The pandas.read_csv() function is a versatile tool in the Pandas library used to read and load data from a CSV (Comma-Separated Values) file into a Pandas DataFrame. It offers a simple and efficient way to import data by specifying the file path or URL. This function supports a wide range of parameters to handle various CSV file formats, handle missing or malformed data, specify delimiters, and customize data types.

import pandas as pd

csv2df = pd.read_csv('/Data/data.csv')

Read JSON

The pandas.read_json() function within the Pandas library is designed to efficiently read and load JSON (JavaScript Object Notation) data into a Pandas DataFrame. It provides a straightforward method to ingest JSON data from a file, string, or URL and convert it into a structured DataFrame format. This function supports various options for handling JSON data with different structures, including nested objects and arrays.

import pandas as pd

json2df = pd.read_json('/Data/data.json')
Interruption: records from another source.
Context: an optimization exercise on an open-source flow, tuned for small area. The choices shown serve that exercise and are no tape-out recipe.
No functional check of the RTL was part of this run.
Power and IR drop assume default switching activity.

--- design/flow/design.v ---
module fifo_simple #(
  parameter DP = 32,
  parameter DW = 24,
  parameter CUT_READY = 1,
  parameter ZEROOUT_WHENEMPTY = 0
) (
  input               clk,
  input               rst_n,
  input               w_req,
  output              unfull,
  input  [DW-1:0]     data_i,
  input               r_req,
  output              unempty,
  output [DW-1:0]     data_o
);
localparam AW = $clog2(DP);
reg [DW-1:0] mem [0:DP-1];
reg [AW-1:0] wptr;
reg [AW-1:0] rptr;
reg [AW:0]   cnt;
wire do_w = w_req & unfull;
wire do_r = r_req & unempty;
assign unfull  = (cnt != DP);
assign unempty = (cnt != 0);
assign data_o  = (ZEROOUT_WHENEMPTY != 0 && !unempty) ? {DW{1'b0}} : mem[rptr];
always @(posedge clk) begin
  if (do_w)
    mem[wptr] <= data_i;
end
always @(posedge clk) begin
  if (!rst_n) begin
    wptr <= 0;
    rptr <= 0;
    cnt  <= 0;
  end else begin
    if (do_w)
      wptr <= (wptr == DP-1) ? {AW{1'b0}} : wptr + 1'b1;
    if (do_r)
      rptr <= (rptr == DP-1) ? {AW{1'b0}} : rptr + 1'b1;
    case ({do_w, do_r})
      2'b10: cnt <= cnt + 1'b1;
      2'b01: cnt <= cnt - 1'b1;
      default: cnt <= cnt;
    endcase
  end
end
endmodule
module axis_1553_decoder #(
    parameter clock_speed = 20000000,
    parameter sample_rate = 2000000,
    parameter bit_slice_offset = 0,
    parameter invert_data = 0,
    parameter sample_select = 0
  ) 
  (
    input   aclk,
    input   arstn,
    input   parity_set,  
    output reg  [15:0]  m_axis_tdata,
    output reg          m_axis_tvalid,
    output reg  [7:0]   m_axis_tuser,
    input               m_axis_tready,
    input       [1:0]   diff
  );
    localparam integer base_1553_clock_rate = 1000000;
    localparam integer samples_per_mhz = sample_rate / base_1553_clock_rate;
    localparam integer cycles_per_mhz = clock_speed / base_1553_clock_rate;
    localparam integer delay_time = cycles_per_mhz * 4;
    localparam integer samples_to_skip = ((cycles_per_mhz > samples_per_mhz) ? cycles_per_mhz / samples_per_mhz : 0);
    localparam integer round_sample_select = ((sample_select == 0) ? samples_to_skip/2 : sample_select % samples_to_skip);
    localparam integer bit_rate_per_mhz = samples_per_mhz;
    localparam integer round_bit_slice_offset = ((cycles_per_mhz > samples_per_mhz) ? ((bit_slice_offset == 0) ? bit_rate_per_mhz/4 : bit_slice_offset % bit_rate_per_mhz) : 0);
    localparam integer sync_pulse_len = bit_rate_per_mhz * 3;
    localparam integer bits_per_trans = 20;
    localparam integer synth_bits_per_trans = (bits_per_trans*bit_rate_per_mhz);
    localparam diff_wait    = 5'h01;
    localparam data_cap     = 5'h03;
    localparam data_reduce  = 5'h07;
    localparam parity_gen   = 5'h0F;
    localparam trans        = 5'h1F;
    localparam error        = 5'h00;
    localparam [sync_pulse_len-1:0]sync_cmd_stat = {{sync_pulse_len/2{1'b0}}, {sync_pulse_len/2{1'b1}}};
    localparam [sync_pulse_len-1:0]sync_data     = {{sync_pulse_len/2{1'b1}}, {sync_pulse_len/2{1'b0}}};
    localparam cmd_data = 3'b010;
    localparam cmd_cmnd = 3'b100;
    localparam [(bit_rate_per_mhz)-1:0]bit_pattern = {{bit_rate_per_mhz/2{1'b1}}, {bit_rate_per_mhz/2{1'b0}}};
    localparam [synth_bits_per_trans-1:0]synth_clk = {bits_per_trans{bit_pattern}};
    integer bit_slice_index;
    reg [synth_bits_per_trans-1:0] reg_data;
    reg parity_bit;
    reg delay_bit;
    reg [4:0]  state;
    reg [15:0] data;
    reg [7:0]  cmd;
    reg [1:0]  p_diff;
    reg [clogb2(samples_to_skip):0]        skip_counter;
    reg [clogb2(delay_time)-1:0]           pause_counter;
    reg [clogb2(synth_bits_per_trans)-1:0] trans_counter;
    always @(posedge aclk) begin
      if(arstn == 1'b0) begin
        pause_counter <= delay_time-1;
      end else begin
        case (state)
          data_cap, diff_wait: begin
            pause_counter <= delay_time-1;
            if(diff[0] == diff[1]) begin
              pause_counter <= pause_counter - 1;
              if(pause_counter == 0) begin
                pause_counter <= 0;
              end
            end
          end
          default:
            pause_counter <= delay_time-1;
        endcase
      end
    end
    always @(posedge aclk) begin
      if(arstn == 1'b0) begin
        m_axis_tdata  <= 0;
        m_axis_tvalid <= 0;
        m_axis_tuser  <= 0;
      end else begin
        m_axis_tdata <= m_axis_tdata;
        m_axis_tvalid<= m_axis_tvalid;
        m_axis_tuser <= m_axis_tuser;
        case (state)
                  trans: begin
            m_axis_tdata  <= data;
            m_axis_tuser  <= cmd;
            m_axis_tvalid <= 1'b1;
          end
                          default: begin
            if(m_axis_tready == 1'b1) begin
              m_axis_tdata  <= 0;
              m_axis_tvalid <= 0;
              m_axis_tuser  <= 0;
            end
          end
          endcase
      end
    end
    always @(posedge aclk) begin
      if(arstn == 1'b0) begin
        state           <= error;
        data            <= 0;
        cmd             <= 0;
        parity_bit      <= 0;
        delay_bit       <= 0;
            end else begin
        case (state)
          diff_wait: begin
            state <= diff_wait;
            cmd           <= 0;
            data          <= 0;
            parity_bit    <= 0;
            delay_bit     <= 0;
            if(pause_counter == 0) begin
              delay_bit <= 1'b1;
            end
            if((diff[0] ^ diff[1]) && (skip_counter == 0)) begin
              state <= data_cap;
            end
          end
          data_cap: begin
            state <= data_cap;
                                if(trans_counter == 0) begin
              if(reg_data[synth_bits_per_trans-1:synth_bits_per_trans-sync_pulse_len] == sync_cmd_stat) begin
                state <= data_reduce;
                cmd[7:5] <= cmd_cmnd;
              end
              if(reg_data[synth_bits_per_trans-1:synth_bits_per_trans-sync_pulse_len] == sync_data) begin
                state <= data_reduce;
                cmd[7:5] <= cmd_data;
              end
            end
                      if(pause_counter == 0) begin
              state <= diff_wait;
              cmd   <= 0;
            end
          end
          data_reduce: begin
            state <= parity_gen;
            for(bit_slice_index = 0; bit_slice_index < 16; bit_slice_index = bit_slice_index + 1) begin
              data[bit_slice_index] <= (invert_data > 0 ? ~reg_data[bit_rate_per_mhz*(bit_slice_index+1)+round_bit_slice_offset] : reg_data[bit_rate_per_mhz*(bit_slice_index+1)+round_bit_slice_offset]);
            end
            parity_bit <= (invert_data > 0 ? ~reg_data[round_bit_slice_offset] : reg_data[round_bit_slice_offset]);
            cmd[1] <= (invert_data > 0 ? 1'b1 : 1'b0);
            cmd[2] <= delay_bit;
          end
          parity_gen: begin
            state <= trans;
            cmd[0] <= ~(~(^data) ^ parity_bit ^ parity_set);
          end
          trans:
            state <= diff_wait;
          default:
            state <= diff_wait;
        endcase
      end
    end
    always @(posedge aclk) begin
      if(arstn == 1'b0) begin
        p_diff        <= 2'b11;
        skip_counter  <= 0;
      end else begin
        p_diff <= diff;
        case (state)
          diff_wait, data_cap: begin
            skip_counter <= (samples_to_skip == 0 ? 0 : (skip_counter + 1) % samples_to_skip);          if((state == diff_wait) && (diff[0] == diff[1])) begin
              skip_counter <= skip_counter;
            end
            if((pause_counter == 0) && (diff[0] == diff[1])) begin
              skip_counter <= 0;
            end
            if((p_diff[0] == 0) && (diff[0] == 1)) begin
              skip_counter <= 0;
            end
            if((p_diff[1] == 0) && (diff[1] == 1)) begin
              skip_counter <= 0;
            end
          end
          error: begin
            p_diff        <= 2'b11;
            skip_counter  <= 0;
          end
          default: begin
            skip_counter <= (samples_to_skip == 0 ? 0 : (skip_counter + 1) % samples_to_skip);
          end
        endcase
      end
    end
      always @(posedge aclk) begin
      if(arstn == 1'b0) begin
        reg_data      <= synth_clk;
        trans_counter <= synth_bits_per_trans-1;
      end else begin
        case (state)
                  data_cap: begin
            if(skip_counter == round_sample_select) begin
              reg_data <= {reg_data[synth_bits_per_trans-2:0], p_diff[0]};
              trans_counter <= trans_counter - 1;
            end
            if((pause_counter == 0) && (diff[0] == diff[1])) begin
              reg_data <= synth_clk;
            end
            if(trans_counter == 0) begin
              trans_counter <= 0;
            end
          end
          trans: begin
            reg_data      <= synth_clk;
            trans_counter <= synth_bits_per_trans-1;
          end
          error: begin
            reg_data      <= synth_clk;
            trans_counter <= synth_bits_per_trans-1;
          end
          default: begin
            trans_counter <= synth_bits_per_trans-1;
          end
        endcase
      end
    end
    function integer clogb2;
      input [31:0] value;
      begin
          value = value - 1;
          for (clogb2 = 0; value > 0; clogb2 = clogb2 + 1) begin
              value = value >> 1;
          end
      end
    endfunction
endmodule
What is data preprocessing?

Data processing refers to several steps:

Beyond cleaning and exploratory data analysis
Prepping data for modeling
Modeling in python requires numerical input

Exploring data types

We want to know what types we'll be working with as we start to do more preprocessing:

df = pd.read_csv('/dataset/brain_volumes.csv')

print(df.dtypes)

patient_id          object
brain_vol           object

Converting a column type

If you take a look at the dataset types, you'll see that the column brain_vol is type object. But, if you actually look at the column, you'll see that it consists of integers. Let's convert that column to type int.

# Convert the brain_vol column to type int
df['brain_vol'] = df['brain_vol'].astype(int)

# Look at the dtypes of the dataset
print(df.dtypes)